An adequate supply of Ca-Mg-S has positive effects on yield (^{Muthanna et al., 2017}; ^{Seifu & Deneke, 2017}; ^{Wang et al., 2020}) and tuber quality (^{Singh et al., 2018}; ^{Koch, Naumann, et al., 2019}; ^{Assunção et al., 2020}). A deficit of these nutrients leads to less translocation of photoassimilates to the tubers, low mechanical resistance, low specific gravity, and multiple physiological disorders, such as hollow heart (^{Koch et al, 2019}; ^{Schabow & Palta, 2019}). In contrast, doses higher than the optimum can lead to negative effects due to excess of other nutrients, loss of fertilizer, and cost overruns (^{Wang et al., 2018}; ^{Barroso et al, 2021}).

The critical dilution curve (CDC) of a mineral nutrient is an allometric relationship between its concentration in the plant and the biomass or leaf area (^{Lemaire et al., 2019}) . This tool is based on the principle of the existence of a minimum concentration required to achieve the maximum growth of the crop, which varies with the age of the plant and its biomass (^{Wang et al., 2018}; ^{Carciochi et al., 2019}). The CDC is a useful tool for carrying out a quick nutrient diagnosis in situ at different stages of the crop, allowing timely corrections in nutrition to reach maximum development (^{Greenwood et al, 1990}; ^{Giletto & Echeverría, 2015}; ^{Lemaire et al., 2019}). The CDC approach has been successfully used for the management of N in various crops in cereal research (^{Lemaire et al., 2019}; ^{Chen et al., 2021}). Likewise, the CDC of P, K, and S has been calculated for crops such as corn, canola, and wheat (^{Carciochi et al., 2019}; ^{Lemaire et al, 2019}). In the potato, the CDC has been established for N (^{Giletto & Echeverría, 2015}), P (^{Zamuner et al, 2016}; ^{Gómez et al, 2019b}) and K (^{Cogo et al, 2006}; ^{Gómez et al, 2019b}), however, we found no reports for Ca-Mg-S.

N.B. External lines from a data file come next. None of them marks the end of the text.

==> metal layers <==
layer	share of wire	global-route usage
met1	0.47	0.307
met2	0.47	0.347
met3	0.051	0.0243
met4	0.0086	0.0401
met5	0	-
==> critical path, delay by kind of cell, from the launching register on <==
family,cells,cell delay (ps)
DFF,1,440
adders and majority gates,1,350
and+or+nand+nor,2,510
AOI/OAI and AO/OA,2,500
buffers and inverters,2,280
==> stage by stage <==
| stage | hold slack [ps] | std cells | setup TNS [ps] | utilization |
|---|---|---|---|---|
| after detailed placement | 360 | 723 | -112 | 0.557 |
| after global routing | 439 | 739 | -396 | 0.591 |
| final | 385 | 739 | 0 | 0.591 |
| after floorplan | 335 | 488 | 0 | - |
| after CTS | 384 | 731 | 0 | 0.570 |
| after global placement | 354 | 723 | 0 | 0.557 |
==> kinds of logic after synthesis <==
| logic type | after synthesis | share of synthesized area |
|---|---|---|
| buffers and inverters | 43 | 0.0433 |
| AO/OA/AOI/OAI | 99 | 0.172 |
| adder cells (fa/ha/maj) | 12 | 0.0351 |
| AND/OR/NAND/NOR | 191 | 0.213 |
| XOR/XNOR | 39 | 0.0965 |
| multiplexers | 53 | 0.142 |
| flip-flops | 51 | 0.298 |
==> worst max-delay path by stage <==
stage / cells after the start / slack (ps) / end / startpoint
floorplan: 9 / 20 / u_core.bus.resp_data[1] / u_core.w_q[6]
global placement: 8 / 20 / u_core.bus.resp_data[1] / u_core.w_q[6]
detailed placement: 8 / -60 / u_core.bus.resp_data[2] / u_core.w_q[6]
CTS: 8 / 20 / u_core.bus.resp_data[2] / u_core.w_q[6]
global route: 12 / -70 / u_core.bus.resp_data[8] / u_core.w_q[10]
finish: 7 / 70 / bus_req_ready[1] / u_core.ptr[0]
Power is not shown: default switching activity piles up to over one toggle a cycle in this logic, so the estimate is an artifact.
$ cat src/rtl/mining_pkg.sv
// Shared definitions for the nonce sweep controller: state codes, widths, helpers.
package mining_pkg;

    localparam int unsigned NONCE_W_DEF = 32;
    localparam int unsigned MAX_CORES   = 16;
    localparam int unsigned CORE_IDX_W  = 4;

    typedef enum logic [2:0] {
        ST_IDLE    = 3'b000,
        ST_LOAD    = 3'b001,
        ST_ISSUE   = 3'b010,
        ST_WAIT    = 3'b011,
        ST_CHECK   = 3'b100,
        ST_FOUND   = 3'b101,
        ST_EXHAUST = 3'b110,
        ST_FAULT   = 3'b111
    } state_e;

    // Index of the lowest set bit; 0 when the vector is empty.
    function automatic logic [CORE_IDX_W-1:0] lowest_set(input logic [MAX_CORES-1:0] vec);
        logic [CORE_IDX_W-1:0] idx;
        idx = '0;
        for (int i = MAX_CORES - 1; i >= 0; i--) begin
            if (vec[i]) idx = CORE_IDX_W'(i);
        end
        return idx;
    endfunction

endpackage

$ cat src/rtl/nonce_batch_gen.sv
// Per-core nonce and enable generation for one batch starting at base.
module nonce_batch_gen #(
    parameter int unsigned N_CORES = 4,
    parameter int unsigned NONCE_W = 32
) (
    input  logic [NONCE_W-1:0]         base,
    input  logic [NONCE_W-1:0]         hi,
    output logic [N_CORES-1:0]         en_c,
    output logic [N_CORES*NONCE_W-1:0] nonce_c
);

    // A lane is enabled only if base+i neither wraps nor passes hi.
    always_comb begin
        logic [NONCE_W:0] sum;
        en_c    = '0;
        nonce_c = '0;
        sum     = '0;
        for (int i = 0; i < int'(N_CORES); i++) begin
            sum                           = {1'b0, base} + (NONCE_W+1)'(i);
            nonce_c[i*NONCE_W +: NONCE_W] = sum[NONCE_W-1:0];
            en_c[i]                       = !sum[NONCE_W] && (sum[NONCE_W-1:0] <= hi);
        end
    end

endmodule
<file path="config.mk">
export PLATFORM = sky130hd
export DESIGN_NAME = mem_dump_ctrl
export DESIGN_NICKNAME = d
export VERILOG_FILES = /design/src/rtl/memdump_pkg.sv /design/src/rtl/mem_dump_ctrl_word_serializer.sv /design/src/rtl/mem_dump_ctrl.sv
export SDC_FILE = /design/constraint.sdc
export NUM_CORES = 1
export LEC_CHECK = 0
export CORE_UTILIZATION = 38
export CTS_CLUSTER_SIZE = 14
export DETAILED_ROUTE_END_ITERATION = 8
export PLACE_DENSITY_LB_ADDON = 0.15
export SLEW_MARGIN = 25
export SYNTH_ARGS = -nofsm -noshare
export SYNTH_HDL_FRONTEND = slang
export SYNTH_SLANG_ARGS = --single-unit
</file>
<file path="constraint.sdc">
create_clock -name clk -period 1.5 [get_ports clk]
set_input_delay 0.3 -clock clk [delete_from_list [all_inputs] [get_ports clk]]
set_output_delay 0.3 -clock clk [all_outputs]
set_load 0.005 [all_outputs]
</file>
<file path="src/rtl/memdump_pkg.sv">
`default_nettype none
// ============================================================================
//  Module      : memdump_pkg
//  Description : Shared types and constants for the data-memory dump
//                controller. The CLEAR state exists only when
//                MEMDUMP_CLEAR_EN is defined.
//  Revision    : 1.0 - initial release
// ============================================================================
package memdump_pkg;

    localparam int BYTES_PER_WORD   = 4;
    localparam int BYTE_IDX_W       = $clog2(BYTES_PER_WORD);
    localparam int WORD_BYTES_SHIFT = 2;

    typedef enum logic [1:0] {
        IDLE  = 2'd0,
        READ  = 2'd1,
        SEND  = 2'd2
`ifdef MEMDUMP_CLEAR_EN
        ,
        CLEAR = 2'd3
`endif
    } state_t;

endpackage
`default_nettype wire

</file>
<file path="src/rtl/mem_dump_ctrl_word_serializer.sv">
`default_nettype none
// ============================================================================
//  Module      : word_serializer
//  Description : Holds one 32-bit word and presents it LSB byte first on a
//                valid/ready byte stream. Reports the handshake of the final
//                byte so the controller can move to the next word.
//  Revision    : 1.0 - initial release
// ============================================================================
module word_serializer
    import memdump_pkg::*;
(
    input  logic        clk,
    input  logic        rst_n,
    input  logic        load,
    input  logic [31:0] load_data,
    input  logic        send_en,
    input  logic        tx_ready,
    output logic [7:0]  tx_data,
    output logic        tx_valid,
    output logic        last_byte_accepted
);

    localparam logic [BYTE_IDX_W-1:0] LAST_BYTE = BYTE_IDX_W'(BYTES_PER_WORD - 1);

    logic [31:0]           r_word;
    logic [BYTE_IDX_W-1:0] r_byte_cnt;
    logic                  w_hs;

    // Data and valid come straight from held state, so they stay stable
    // until the transmitter takes the byte.
    assign tx_valid           = send_en;
    assign w_hs               = send_en && tx_ready;
    assign tx_data            = r_word[{r_byte_cnt, 3'b000} +: 8];
    assign last_byte_accepted = w_hs && (r_byte_cnt == LAST_BYTE);

    // Capture a fresh word on load, otherwise advance one byte per handshake.
    always_ff @(posedge clk or negedge rst_n) begin
        if (!rst_n) begin
            r_word     <= 32'h0;
            r_byte_cnt <= '0;
        end else if (load) begin
            r_word     <= load_data;
            r_byte_cnt <= '0;
        end else if (w_hs && (r_byte_cnt != LAST_BYTE)) begin
            r_byte_cnt <= r_byte_cnt + BYTE_IDX_W'(1);
        end
    end

endmodule
`default_nettype wire

</file>
<file path="src/rtl/mem_dump_ctrl.sv">
`default_nettype none
// ============================================================================
//  Module      : mem_dump_ctrl
//  Description : Reads WORDS consecutive words from data memory starting at
//                BASE_ADDR and streams each as 4 bytes (LSB first) toward
//                the UART transmitter. Owns the memory port while busy.
//                Optional macro MEMDUMP_CLEAR_EN: zero each word in memory
//                after its last byte has been sent.
//  Revision    : 1.0 - initial release
// ============================================================================
module mem_dump_ctrl
    import memdump_pkg::*;
#(
    parameter int          WORDS     = 12,
    parameter logic [31:0] BASE_ADDR = 32'h0000_0000
) (
    input  logic        clk,
    input  logic        rst_n,
    input  logic        start,
    output logic        busy,
    output logic        done,
    output logic        MemRead,
    output logic        MemWrite,
    output logic [31:0] address,
    output logic [31:0] writeData,
    input  logic [31:0] readData,
    output logic [7:0]  tx_data,
    output logic        tx_valid,
    input  logic        tx_ready
);

    localparam int            AW       = (WORDS > 1) ? $clog2(WORDS) : 1;
    localparam logic [AW-1:0] LAST_IDX = AW'(WORDS - 1);

    state_t        r_state;
    state_t        w_state_nxt;
    logic [AW-1:0] r_idx;
    logic [AW-1:0] w_idx_nxt;
    logic          r_done;
    logic          w_done_nxt;
    logic          w_word_done;
    logic [31:0]   r_addr_hold;
    logic [31:0]   w_cur_addr;
    logic          w_last_acc;

    // Byte address of the word being handled; wraps naturally at 2^32.
    assign w_cur_addr = BASE_ADDR + (32'(r_idx) << WORD_BYTES_SHIFT);

    // The address shows the live word address during READ and otherwise
    // keeps the last one issued (which is also the CLEAR target).
    assign address   = (r_state == READ) ? w_cur_addr : r_addr_hold;
    assign MemRead   = (r_state == READ);
    assign busy      = (r_state != IDLE);
    assign done      = r_done;
    assign writeData = 32'h0;
`ifdef MEMDUMP_CLEAR_EN
    assign MemWrite  = (r_state == CLEAR);
`else
    assign MemWrite  = 1'b0;
`endif

    word_serializer u_ser (
        .clk                (clk),
        .rst_n              (rst_n),
        .load               (r_state == READ),
        .load_data          (readData),
        .send_en            (r_state == SEND),
        .tx_ready           (tx_ready),
        .tx_data            (tx_data),
        .tx_valid           (tx_valid),
        .last_byte_accepted (w_last_acc)
    );

    // Next-state logic: a finished word either starts the next READ or ends the dump.
    always_comb begin
        w_state_nxt = r_state;
        w_idx_nxt   = r_idx;
        w_done_nxt  = 1'b0;
        w_word_done = 1'b0;
        case (r_state)
            IDLE: begin
                if (start) begin
                    w_state_nxt = READ;
                    w_idx_nxt   = '0;
                end
            end
            READ: w_state_nxt = SEND;
            SEND: begin
                if (w_last_acc) begin
`ifdef MEMDUMP_CLEAR_EN
                    w_state_nxt = CLEAR;
`else
                    w_word_done = 1'b1;
`endif
                end
            end
`ifdef MEMDUMP_CLEAR_EN
            CLEAR: w_word_done = 1'b1;
`endif
            default: w_state_nxt = IDLE;
        endcase
        if (w_word_done) begin
            if (r_idx == LAST_IDX) begin
                w_state_nxt = IDLE;
                w_done_nxt  = 1'b1;
            end else begin
                w_idx_nxt   = r_idx + AW'(1);
                w_state_nxt = READ;
            end
        end
    end

    // State, word index, done pulse and held address registers.
    always_ff @(posedge clk or negedge rst_n) begin
        if (!rst_n) begin
            r_state     <= IDLE;
            r_idx       <= '0;
            r_done      <= 1'b0;
            r_addr_hold <= 32'h0;
        end else begin
            r_state <= w_state_nxt;
            r_idx   <= w_idx_nxt;
            r_done  <= w_done_nxt;
            if (r_state == READ) begin
                r_addr_hold <= w_cur_addr;
            end
        end
    end

endmodule
`default_nettype wire

</file>
==> config.mk <==
export PLATFORM = sky130hd
export DESIGN_NAME = pipeline_hazard_unit
export DESIGN_NICKNAME = d
export VERILOG_FILES = /design/src/rtl/pipeline_hazard_unit.sv
export SDC_FILE = /design/constraint.sdc
export NUM_CORES = 1
export LEC_CHECK = 0
export CORE_MARGIN = 10
export CORE_UTILIZATION = 42
export CTS_CLUSTER_DIAMETER = 120
export DETAILED_ROUTE_END_ITERATION = 7
export PLACE_DENSITY_LB_ADDON = 0.25
export SLEW_MARGIN = 20
export SYNTH_ARGS = -nofsm -noshare
export SYNTH_HDL_FRONTEND = slang
export SYNTH_SLANG_ARGS = --single-unit
==> constraint.sdc <==
create_clock -name clk -period 2.9 [get_ports clk]
set_input_delay 0.435 -clock clk [delete_from_list [all_inputs] [get_ports clk]]
set_output_delay 0.435 -clock clk [all_outputs]
set_load 0.005 [all_outputs]
**src/rtl/bira_latency_monitor.sv**
```systemverilog
// bira_latency_monitor
//
// Watches NUM_CH BIRA repair sessions in parallel and measures, per channel,
// the cycles from end-of-test to repair completion (or early termination /
// timeout). Each finished session becomes one record that a round-robin
// arbiter moves into a show-ahead FIFO read through a valid/ready port.
//
// Ports
//   clk          rising-edge clock
//   rst          asynchronous, active-low reset
//   test         per-channel test-active level
//   test_end     per-channel end-of-test marker (rising edge)
//   early_term   per-channel early termination (rising edge)
//   repair       per-channel repair-busy level (falling edge)
//   solution     per-channel solution words, channel c at [c*SOL_W +: SOL_W]
//   busy         channel FSM not idle
//   rec_valid    FIFO holds at least one record
//   rec_ready    consumer takes the head record this cycle
//   rec_ch       head record channel
//   rec_code     head record code: 0 repaired, 1 early, 2 timeout
//   rec_cycles   head record latency in cycles
//   rec_solution head record solution word
//   drop_cnt     sessions lost while a channel still held its record (saturating)
module bira_latency_monitor #(
  parameter int NUM_CH     = 4,
  parameter int CNT_W      = 20,
  parameter int SOL_W      = 16,
  parameter int FIFO_DEPTH = 8,
  parameter int CH_W       = (NUM_CH > 1) ? $clog2(NUM_CH) : 1
) (
  input  logic                    clk,
  input  logic                    rst,
  input  logic [NUM_CH-1:0]       test,
  input  logic [NUM_CH-1:0]       test_end,
  input  logic [NUM_CH-1:0]       early_term,
  input  logic [NUM_CH-1:0]       repair,
  input  logic [NUM_CH*SOL_W-1:0] solution,
  output logic [NUM_CH-1:0]       busy,
  output logic                    rec_valid,
  input  logic                    rec_ready,
  output logic [CH_W-1:0]         rec_ch,
  output logic [1:0]              rec_code,
  output logic [CNT_W-1:0]        rec_cycles,
  output logic [SOL_W-1:0]        rec_solution,
  output logic [7:0]              drop_cnt
);

  localparam int PTR_W  = $clog2(FIFO_DEPTH);
  localparam int FCNT_W = PTR_W + 1;
  localparam logic [CNT_W-1:0] CNT_MAX  = '1;
  localparam logic [CNT_W-1:0] CNT_LAST = {{(CNT_W-1){1'b1}}, 1'b0};

  typedef enum logic [1:0] {S_IDLE, S_ARMED, S_COUNT, S_PEND} ch_state_e;
  typedef enum logic [1:0] {
    CODE_REPAIRED = 2'd0,
    CODE_EARLY    = 2'd1,
    CODE_TIMEOUT  = 2'd2
  } rec_code_e;

  typedef struct packed {
    logic [CH_W-1:0]  ch;
    logic [1:0]       code;
    logic [CNT_W-1:0] cycles;
    logic [SOL_W-1:0] sol;
  } rec_t;

  // ---------------------------------------------------------------- edges
  logic [NUM_CH-1:0] test_prev_q, end_prev_q, early_prev_q, repair_prev_q;
  logic [NUM_CH-1:0] test_rise, end_rise, early_rise, repair_fall;

  assign test_rise   = test & ~test_prev_q;
  assign end_rise    = test_end & ~end_prev_q;
  assign early_rise  = early_term & ~early_prev_q;
  assign repair_fall = ~repair & repair_prev_q;

  // NOTE: sequential state is updated with non-blocking assignments only, so
  // every register samples the pre-edge value of every other register.
  always_ff @(posedge clk or negedge rst) begin
    if (!rst) begin
      test_prev_q   <= '0;
      end_prev_q    <= '0;
      early_prev_q  <= '0;
      repair_prev_q <= '0;
    end else begin
      test_prev_q   <= test;
      end_prev_q    <= test_end;
      early_prev_q  <= early_term;
      repair_prev_q <= repair;
    end
  end

  // ------------------------------------------------------------- channels
  logic [NUM_CH-1:0] pend, drop_hit, grant_oh;
  logic [1:0]        ch_code   [NUM_CH];
  logic [CNT_W-1:0]  ch_cycles [NUM_CH];
  logic [SOL_W-1:0]  ch_sol    [NUM_CH];

  for (genvar g = 0; g < NUM_CH; g++) begin : g_ch
    ch_state_e        state_q, state_d;
    logic [CNT_W-1:0] cnt_q, cnt_d, cnt_inc;
    logic [CNT_W-1:0] cycles_q, cycles_d;
    logic [1:0]       code_q, code_d;
    logic [SOL_W-1:0] sol_q, sol_d, sol_in;

    assign cnt_inc = cnt_q + 1'b1;
    assign sol_in  = solution[g*SOL_W +: SOL_W];

    // NOTE: every variable gets its hold value before the case statement, so
    // no path through the block leaves one unassigned and no latch is inferred.
    always_comb begin
      state_d  = state_q;
      cnt_d    = cnt_q;
      cycles_d = cycles_q;
      code_d   = code_q;
      sol_d    = sol_q;
      case (state_q)
        S_IDLE: begin
          if (test_rise[g]) state_d = S_ARMED;
        end
        S_ARMED: begin
          if (early_rise[g]) begin
            state_d  = S_PEND;
            code_d   = CODE_EARLY;
            cycles_d = '0;
            sol_d    = sol_in;
          end else if (end_rise[g]) begin
            state_d = S_COUNT;
            cnt_d   = '0;
          end else if (!test[g]) begin
            state_d = S_IDLE;
          end
        end
        S_COUNT: begin
          // Latency reported includes the cycle the terminating event is seen.
          cnt_d = cnt_inc;
          if (early_rise[g]) begin
            state_d  = S_PEND;
            code_d   = CODE_EARLY;
            cycles_d = cnt_inc;
            sol_d    = sol_in;
          end else if (repair_fall[g]) begin
            state_d  = S_PEND;
            code_d   = CODE_REPAIRED;
            cycles_d = cnt_inc;
            sol_d    = sol_in;
          end else if (cnt_q == CNT_LAST) begin
            state_d  = S_PEND;
            code_d   = CODE_TIMEOUT;
            cycles_d = CNT_MAX;
            sol_d    = sol_in;
          end
        end
        S_PEND: begin
          if (grant_oh[g]) state_d = S_IDLE;
        end
        default: state_d = S_IDLE;
      endcase
    end

    always_ff @(posedge clk or negedge rst) begin
      if (!rst) begin
        state_q  <= S_IDLE;
        cnt_q    <= '0;
        cycles_q <= '0;
        code_q   <= CODE_REPAIRED;
        sol_q    <= '0;
      end else begin
        state_q  <= state_d;
        cnt_q    <= cnt_d;
        cycles_q <= cycles_d;
        code_q   <= code_d;
        sol_q    <= sol_d;
      end
    end

    assign busy[g]      = (state_q != S_IDLE);
    assign pend[g]      = (state_q == S_PEND);
    // A new session that starts while the old record is still waiting is lost.
    assign drop_hit[g]  = (state_q == S_PEND) && test_rise[g];
    assign ch_code[g]   = code_q;
    assign ch_cycles[g] = cycles_q;
    assign ch_sol[g]    = sol_q;
  end

  // --------------------------------------------------------------- arbiter
  logic [CH_W-1:0]   rr_ptr_q;
  logic [CH_W-1:0]   grant_ch, cand;
  logic [CH_W:0]     sum;
  logic              grant_vld, push_ok, push, pop;
  logic [FCNT_W-1:0] fifo_cnt_q, fifo_cnt_d;

  assign pop     = (fifo_cnt_q != '0) && rec_ready;
  assign push_ok = (fifo_cnt_q < FCNT_W'(FIFO_DEPTH)) || pop;

  always_comb begin
    grant_vld = 1'b0;
    grant_ch  = '0;
    sum       = '0;
    cand      = '0;
    for (int i = 0; i < NUM_CH; i++) begin
      sum = {1'b0, rr_ptr_q} + (CH_W+1)'(i);
      if (sum >= (CH_W+1)'(NUM_CH)) sum = sum - (CH_W+1)'(NUM_CH);
      cand = sum[CH_W-1:0];
      if (!grant_vld && push_ok && pend[cand]) begin
        grant_vld = 1'b1;
        grant_ch  = cand;
      end
    end
  end

  assign push     = grant_vld;
  assign grant_oh = grant_vld ? (NUM_CH'(1) << grant_ch) : '0;

  always_ff @(posedge clk or negedge rst) begin
    if (!rst) begin
      rr_ptr_q <= '0;
    end else if (grant_vld) begin
      rr_ptr_q <= (grant_ch == CH_W'(NUM_CH - 1)) ? '0 : grant_ch + 1'b1;
    end
  end

  // ------------------------------------------------------------------ FIFO
  rec_t             push_rec, head_q, head_d;
  rec_t             mem_q [FIFO_DEPTH];
  logic [PTR_W-1:0] rd_ptr_q, rd_ptr_d, wr_ptr_q, wr_ptr_d;

  assign push_rec = '{ch:     grant_ch,
                      code:   ch_code[grant_ch],
                      cycles: ch_cycles[grant_ch],
                      sol:    ch_sol[grant_ch]};

  always_comb begin
    rd_ptr_d   = rd_ptr_q;
    wr_ptr_d   = wr_ptr_q;
    fifo_cnt_d = fifo_cnt_q;
    head_d     = head_q;
    if (push) wr_ptr_d = wr_ptr_q + 1'b1;
    if (pop)  rd_ptr_d = rd_ptr_q + 1'b1;
    case ({push, pop})
      2'b10:   fifo_cnt_d = fifo_cnt_q + 1'b1;
      2'b01:   fifo_cnt_d = fifo_cnt_q - 1'b1;
      default: fifo_cnt_d = fifo_cnt_q;
    endcase
    // The head register holds its last value when the FIFO runs empty; the
    // entry written this cycle becomes the head directly when nothing is ahead.
    if (fifo_cnt_d != '0) begin
      head_d = (push && (rd_ptr_d == wr_ptr_q)) ? push_rec : mem_q[rd_ptr_d];
    end
  end

  always_ff @(posedge clk or negedge rst) begin
    if (!rst) begin
      rd_ptr_q   <= '0;
      wr_ptr_q   <= '0;
      fifo_cnt_q <= '0;
      head_q     <= '0;
    end else begin
      rd_ptr_q   <= rd_ptr_d;
      wr_ptr_q   <= wr_ptr_d;
      fifo_cnt_q <= fifo_cnt_d;
      head_q     <= head_d;
    end
  end

  // NOTE: the storage array has no reset; pointers and count define which
  // entries are live, so stale contents are never observable.
  always_ff @(posedge clk) begin
    if (push) mem_q[wr_ptr_q] <= push_rec;
  end

  // ------------------------------------------------------------ drop count
  logic [7:0] drop_cnt_q;
  logic [8:0] drop_sum;

  assign drop_sum = {1'b0, drop_cnt_q} + 9'($countones(drop_hit));

  always_ff @(posedge clk or negedge rst) begin
    if (!rst) begin
      drop_cnt_q <= '0;
    end else begin
      drop_cnt_q <= drop_sum[8] ? 8'hFF : drop_sum[7:0];
    end
  end

  // --------------------------------------------------------------- outputs
  assign rec_valid    = (fifo_cnt_q != '0);
  assign rec_ch       = head_q.ch;
  assign rec_code     = head_q.code;
  assign rec_cycles   = head_q.cycles;
  assign rec_solution = head_q.sol;
  assign drop_cnt     = drop_cnt_q;

endmodule

```
**config.mk**
```make
export PLATFORM = sky130hd
export DESIGN_NAME = bira_latency_monitor
export DESIGN_NICKNAME = d
export VERILOG_FILES = /design/src/rtl/bira_latency_monitor.sv
export SDC_FILE = /design/constraint.sdc
export NUM_CORES = 1
export LEC_CHECK = 0
export CORE_MARGIN = 2
export CORE_UTILIZATION = 58
export CTS_BUF_LIST = sky130_fd_sc_hd__clkbuf_16
export CTS_CLUSTER_SIZE = 28
export DETAILED_ROUTE_END_ITERATION = 8
export DONT_BUFFER_PORTS = 1
export GPL_ROUTABILITY_DRIVEN = 0
export GPL_TIMING_DRIVEN = 0
export MAX_ROUTING_LAYER = met4
export PLACE_DENSITY = 0.86
export RECOVER_POWER = 25
export SLEW_MARGIN = 5
export SYNTH_ARGS = -nofsm -noshare
export SYNTH_HDL_FRONTEND = slang
export SYNTH_SLANG_ARGS = --single-unit
```
**constraint.sdc**
```tcl
create_clock -name clk -period 5.6 [get_ports clk]
set_input_delay 1.12 -clock clk [delete_from_list [all_inputs] [get_ports clk]]
set_output_delay 1.12 -clock clk [all_outputs]
set_load 0.05 [all_outputs]
```
==> run metrics <==
outcome=completed; clock sink total=636; crit path cell chain=clkbuf_1 > nand2_1 > nand2_1 > nor2_1 > nor2_2 > inv_2 > ha_1 > clkbuf_1 > xor2_1 > ha_1 > a21oi_1 > xnor2_1 > nand2b_1 > xnor2_1 > or4_1 > clkbuf_1 > clkbuf_2 > clkbuf_1 > o22a_1; die area=50100 µm²; Port Buffers=0; critical path arrival=5.85 ns; ranking of synthesized cells by area=edfxtp_1 (34%), dfrtp_1 (28%), mux2i_1 (5.5%); ratio of cells with drive above 1 in the final layout=0.0901; count leader, synth=nand2_1; Final #Nets=2506; Ys Warns=0; H-tree depth=2; R2R cell count=19; top sig layer=met4; DRC marker count from the first detailed-route iteration=2616; hold crit path type=primary input to asynchronous set/reset pin; latest clock arrival within the worst-skew pair=0.66 ns; vias in the first global route=20300; detailed-router iteration count before antenna repair=6; synthesized net count=2419; Site Rows=80; CTS tree=yes; WL/cell=25.2 µm; CTS resizes=1; cts bufs inserted=59; Post-DRT Antenna Nets=0; Data required, critical path=6.12 ns; sequential area share after synthesis=0.625; Syn Area/Cell=12.1 µm²; combined area of the multi-input logic cells=9890 µm²; fin. max-slew vios=0; Netlist Area Pre-Place=28000 µm²; RSZ-0062 raised after global routing=false; Detail Placement HPWL=53.6 mm; Fin. Hold Viols=0; Post-CTS Setup Bufs=0; Max Cap Viol=0; final setup margin=0.273 ns; top-area cell type share of the netlist area=0.343; Setup crit end kind=flip-flop; Largest stage delay, worst path=0.59 ns; Max Fclk=188 MHz; first-pass GRT wire length=117 mm; Cells after Synth=2315; Tot GR Track Use=0.317; skew final=0.0332 ns; initial antenna violation count=3; FF-to-FF setup slack=0.27 ns; DR WL met2=37.0 mm; vias per cell=6.67; Crit Path Class=flip-flop to flip-flop; Fin Setup TNS=0 ns; Async SR Flop Fraction=0.497; final worst path period share=0.951; biggest area consumer among synthesized cells=edfxtp_1; final WL=77.4 mm; Post-synth top flop=edfxtp_1; fin crit period=5.33 ns; Most Frequent Cell on Critical Path=clkbuf_1; pre-CTS WS=0.0541 ns; Residual DRC=0; clk root buf=clkbuf_16; worst-path maximum fanout=10; Max transition margin=0.0833; Area Overhead vs Synth=10.7%; Vert. Die Dim=224 µm; FF+latch area=17500 µm²; EDFF count, synth=320; pin slew with the least headroom to its limit=1.37 ns; crit path launch type=flip-flop; largest net degree at the start of global routing=317; fillers=3190; vias=20500; Clock transition at path regs=0.06 ns; Max clock buf depth=3; final setup vio count=0; Synth top cells by count=nand2_1 (326), edfxtp_1 (320), dfrtp_1 (316), nor2_1 (165), mux2i_1 (153); core box area=47700 µm²; die width=224 µm; hold buffers post-CTS=0; Met3 Routed Length=8.55 mm; Crit-path slowest cell=or4_1; post-layout util=0.650; wl on met1=28.0 mm; grt total ovfl=0; synthesis-stage register bit count=636; Netlist cell types=61; initial core utilization=0.587; I/O pin count=136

In order to improve our knowledge of the nutrition of potato with Ca-Mg-S, it is of interest to establish what type of relationship exists between these nutrients as the crop develops and to understand the accumulation dynamics in the harvest organs (^{Duarte et al., 2019}; ^{Naumann et al., 2020}) . The objectives of this research were to develop the critical dilution curves and harvest indices of Ca, Mg, and S in the potato (Solanum tuberosum L. Group Andigenum) and to analyze the relationships among these nutrients. The results will provide a new tool, useful to potato producers, for the nutrient diagnosis and management of Ca-Mg-S during the productive cycle of two potato cultivars of importance in Colombia.

Materials and methods

Study site

The research was carried out at two localities in the Cundinamarca-Boyacá highlands (Colombia): Facatativá with Andic Eutrudepts (saturated bases, high fertility) and Chocontá with Humic Dystrudepts, (desaturated bases, acidic, low fertility) (Tab. 1). The localities were selected as representative of potato production in Colombia, showing high productive potential (> 50 t ha^-1) with contrasting edaphoclimatic conditions. Two production cycles were evaluated at each locality (2013-2016), each one with a total duration of 150-160 d after sowing (DAS). Soil analyses were carried out for each cycle and each locality for the arable layer (0-30 cm), prior to the establishment of the crop.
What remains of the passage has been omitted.